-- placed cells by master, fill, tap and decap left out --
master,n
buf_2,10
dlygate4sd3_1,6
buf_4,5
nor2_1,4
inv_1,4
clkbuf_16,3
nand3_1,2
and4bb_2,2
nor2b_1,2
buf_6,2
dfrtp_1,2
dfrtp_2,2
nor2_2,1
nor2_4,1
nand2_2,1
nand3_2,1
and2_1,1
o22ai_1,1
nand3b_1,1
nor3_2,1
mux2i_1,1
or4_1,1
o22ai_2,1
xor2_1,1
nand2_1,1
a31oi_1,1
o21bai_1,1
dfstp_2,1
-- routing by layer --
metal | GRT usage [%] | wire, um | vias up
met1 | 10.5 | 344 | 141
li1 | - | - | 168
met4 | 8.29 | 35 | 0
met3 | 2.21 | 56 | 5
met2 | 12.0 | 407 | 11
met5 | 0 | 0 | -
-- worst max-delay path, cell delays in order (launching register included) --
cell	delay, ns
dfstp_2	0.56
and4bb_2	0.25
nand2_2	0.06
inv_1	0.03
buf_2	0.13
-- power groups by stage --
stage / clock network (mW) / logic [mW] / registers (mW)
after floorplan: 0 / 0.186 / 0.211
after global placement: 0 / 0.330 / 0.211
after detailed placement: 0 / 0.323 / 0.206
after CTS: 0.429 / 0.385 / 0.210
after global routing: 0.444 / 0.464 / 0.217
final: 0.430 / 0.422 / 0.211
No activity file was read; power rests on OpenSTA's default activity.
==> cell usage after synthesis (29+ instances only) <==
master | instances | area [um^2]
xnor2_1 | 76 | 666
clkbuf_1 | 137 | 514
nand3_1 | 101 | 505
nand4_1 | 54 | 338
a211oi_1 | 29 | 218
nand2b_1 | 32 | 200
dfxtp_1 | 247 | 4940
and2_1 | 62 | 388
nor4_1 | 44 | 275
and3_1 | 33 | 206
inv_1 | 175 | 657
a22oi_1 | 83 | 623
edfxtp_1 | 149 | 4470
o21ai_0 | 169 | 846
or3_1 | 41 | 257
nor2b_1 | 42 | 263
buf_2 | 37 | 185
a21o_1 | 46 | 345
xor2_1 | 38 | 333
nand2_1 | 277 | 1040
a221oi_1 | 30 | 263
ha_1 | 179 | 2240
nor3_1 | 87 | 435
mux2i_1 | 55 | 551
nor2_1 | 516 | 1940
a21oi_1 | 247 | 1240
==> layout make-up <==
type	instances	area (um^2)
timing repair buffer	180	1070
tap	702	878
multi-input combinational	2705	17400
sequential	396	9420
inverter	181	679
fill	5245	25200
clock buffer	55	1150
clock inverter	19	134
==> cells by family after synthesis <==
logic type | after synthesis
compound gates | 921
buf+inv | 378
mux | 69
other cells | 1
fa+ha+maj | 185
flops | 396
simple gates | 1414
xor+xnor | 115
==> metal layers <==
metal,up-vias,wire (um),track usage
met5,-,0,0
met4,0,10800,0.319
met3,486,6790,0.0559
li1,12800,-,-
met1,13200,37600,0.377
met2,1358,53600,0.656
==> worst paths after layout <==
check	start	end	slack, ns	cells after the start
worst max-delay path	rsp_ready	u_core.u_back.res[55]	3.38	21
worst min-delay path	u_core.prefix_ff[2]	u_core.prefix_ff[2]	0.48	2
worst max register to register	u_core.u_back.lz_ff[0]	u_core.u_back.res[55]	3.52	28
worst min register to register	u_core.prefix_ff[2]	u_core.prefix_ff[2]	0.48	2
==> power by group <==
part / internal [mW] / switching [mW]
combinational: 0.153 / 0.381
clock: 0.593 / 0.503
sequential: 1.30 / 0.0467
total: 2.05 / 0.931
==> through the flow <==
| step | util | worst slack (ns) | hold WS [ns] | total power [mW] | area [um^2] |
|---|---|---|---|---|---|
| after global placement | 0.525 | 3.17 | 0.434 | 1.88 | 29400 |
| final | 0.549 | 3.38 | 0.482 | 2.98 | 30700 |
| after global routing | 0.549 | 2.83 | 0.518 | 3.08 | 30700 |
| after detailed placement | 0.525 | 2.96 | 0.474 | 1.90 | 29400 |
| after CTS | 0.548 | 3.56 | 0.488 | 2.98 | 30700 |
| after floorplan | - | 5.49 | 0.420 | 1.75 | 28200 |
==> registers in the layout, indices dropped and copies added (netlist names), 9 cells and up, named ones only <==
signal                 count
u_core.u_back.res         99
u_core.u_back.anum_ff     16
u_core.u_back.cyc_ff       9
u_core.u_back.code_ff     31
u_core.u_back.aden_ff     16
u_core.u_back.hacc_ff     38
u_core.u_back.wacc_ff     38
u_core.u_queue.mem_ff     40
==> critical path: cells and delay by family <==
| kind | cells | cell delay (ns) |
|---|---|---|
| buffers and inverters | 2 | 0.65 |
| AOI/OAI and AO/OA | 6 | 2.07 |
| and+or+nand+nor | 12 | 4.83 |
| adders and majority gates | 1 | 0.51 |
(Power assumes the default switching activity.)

TASK PROMPT.
All entries given above should be transcribed exactly, with none omitted.

SOLUTION.
-- placed cells by master, fill, tap and decap left out --
master,n
buf_2,10
dlygate4sd3_1,6
buf_4,5
nor2_1,4
inv_1,4
clkbuf_16,3
nand3_1,2
and4bb_2,2
nor2b_1,2
buf_6,2
dfrtp_1,2
dfrtp_2,2
nor2_2,1
nor2_4,1
nand2_2,1
nand3_2,1
and2_1,1
o22ai_1,1
nand3b_1,1
nor3_2,1
mux2i_1,1
or4_1,1
o22ai_2,1
xor2_1,1
nand2_1,1
a31oi_1,1
o21bai_1,1
dfstp_2,1
-- routing by layer --
metal | GRT usage [%] | wire, um | vias up
met1 | 10.5 | 344 | 141
li1 | - | - | 168
met4 | 8.29 | 35 | 0
met3 | 2.21 | 56 | 5
met2 | 12.0 | 407 | 11
met5 | 0 | 0 | -
-- worst max-delay path, cell delays in order (launching register included) --
cell	delay, ns
dfstp_2	0.56
and4bb_2	0.25
nand2_2	0.06
inv_1	0.03
buf_2	0.13
-- power groups by stage --
stage / clock network (mW) / logic [mW] / registers (mW)
after floorplan: 0 / 0.186 / 0.211
after global placement: 0 / 0.330 / 0.211
after detailed placement: 0 / 0.323 / 0.206
after CTS: 0.429 / 0.385 / 0.210
after global routing: 0.444 / 0.464 / 0.217
final: 0.430 / 0.422 / 0.211
No activity file was read; power rests on OpenSTA's default activity.
==> cell usage after synthesis (29+ instances only) <==
master | instances | area [um^2]
xnor2_1 | 76 | 666
clkbuf_1 | 137 | 514
nand3_1 | 101 | 505
nand4_1 | 54 | 338
a211oi_1 | 29 | 218
nand2b_1 | 32 | 200
dfxtp_1 | 247 | 4940
and2_1 | 62 | 388
nor4_1 | 44 | 275
and3_1 | 33 | 206
inv_1 | 175 | 657
a22oi_1 | 83 | 623
edfxtp_1 | 149 | 4470
o21ai_0 | 169 | 846
or3_1 | 41 | 257
nor2b_1 | 42 | 263
buf_2 | 37 | 185
a21o_1 | 46 | 345
xor2_1 | 38 | 333
nand2_1 | 277 | 1040
a221oi_1 | 30 | 263
ha_1 | 179 | 2240
nor3_1 | 87 | 435
mux2i_1 | 55 | 551
nor2_1 | 516 | 1940
a21oi_1 | 247 | 1240
==> layout make-up <==
type	instances	area (um^2)
timing repair buffer	180	1070
tap	702	878
multi-input combinational	2705	17400
sequential	396	9420
inverter	181	679
fill	5245	25200
clock buffer	55	1150
clock inverter	19	134
==> cells by family after synthesis <==
logic type | after synthesis
compound gates | 921
buf+inv | 378
mux | 69
other cells | 1
fa+ha+maj | 185
flops | 396
simple gates | 1414
xor+xnor | 115
==> metal layers <==
metal,up-vias,wire (um),track usage
met5,-,0,0
met4,0,10800,0.319
met3,486,6790,0.0559
li1,12800,-,-
met1,13200,37600,0.377
met2,1358,53600,0.656
==> worst paths after layout <==
check	start	end	slack, ns	cells after the start
worst max-delay path	rsp_ready	u_core.u_back.res[55]	3.38	21
worst min-delay path	u_core.prefix_ff[2]	u_core.prefix_ff[2]	0.48	2
worst max register to register	u_core.u_back.lz_ff[0]	u_core.u_back.res[55]	3.52	28
worst min register to register	u_core.prefix_ff[2]	u_core.prefix_ff[2]	0.48	2
==> power by group <==
part / internal [mW] / switching [mW]
combinational: 0.153 / 0.381
clock: 0.593 / 0.503
sequential: 1.30 / 0.0467
total: 2.05 / 0.931
==> through the flow <==
| step | util | worst slack (ns) | hold WS [ns] | total power [mW] | area [um^2] |
|---|---|---|---|---|---|
| after global placement | 0.525 | 3.17 | 0.434 | 1.88 | 29400 |
| final | 0.549 | 3.38 | 0.482 | 2.98 | 30700 |
| after global routing | 0.549 | 2.83 | 0.518 | 3.08 | 30700 |
| after detailed placement | 0.525 | 2.96 | 0.474 | 1.90 | 29400 |
| after CTS | 0.548 | 3.56 | 0.488 | 2.98 | 30700 |
| after floorplan | - | 5.49 | 0.420 | 1.75 | 28200 |
==> registers in the layout, indices dropped and copies added (netlist names), 9 cells and up, named ones only <==
signal                 count
u_core.u_back.res         99
u_core.u_back.anum_ff     16
u_core.u_back.cyc_ff       9
u_core.u_back.code_ff     31
u_core.u_back.aden_ff     16
u_core.u_back.hacc_ff     38
u_core.u_back.wacc_ff     38
u_core.u_queue.mem_ff     40
==> critical path: cells and delay by family <==
| kind | cells | cell delay (ns) |
|---|---|---|
| buffers and inverters | 2 | 0.65 |
| AOI/OAI and AO/OA | 6 | 2.07 |
| and+or+nand+nor | 12 | 4.83 |
| adders and majority gates | 1 | 0.51 |
(Power assumes the default switching activity.)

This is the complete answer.